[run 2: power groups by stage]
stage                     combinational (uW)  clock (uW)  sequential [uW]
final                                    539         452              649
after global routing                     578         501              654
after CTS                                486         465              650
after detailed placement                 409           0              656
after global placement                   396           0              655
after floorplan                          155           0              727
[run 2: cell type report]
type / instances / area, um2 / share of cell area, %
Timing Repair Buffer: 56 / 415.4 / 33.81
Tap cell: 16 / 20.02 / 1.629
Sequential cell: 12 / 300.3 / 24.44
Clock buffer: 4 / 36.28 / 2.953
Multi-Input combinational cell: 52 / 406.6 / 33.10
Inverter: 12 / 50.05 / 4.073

■ ■ ■ ■ ■

### What is required
Taking the listing above as the source, transcribe only the lines starting at the line with "after global routing" and going through the line with "Clock buffer: 4 / 36.28 / 2.953", unaltered and with both ends included.

### Task response
after global routing                     578         501              654
after CTS                                486         465              650
after detailed placement                 409           0              656
after global placement                   396           0              655
after floorplan                          155           0              727
[run 2: cell type report]
type / instances / area, um2 / share of cell area, %
Timing Repair Buffer: 56 / 415.4 / 33.81
Tap cell: 16 / 20.02 / 1.629
Sequential cell: 12 / 300.3 / 24.44
Clock buffer: 4 / 36.28 / 2.953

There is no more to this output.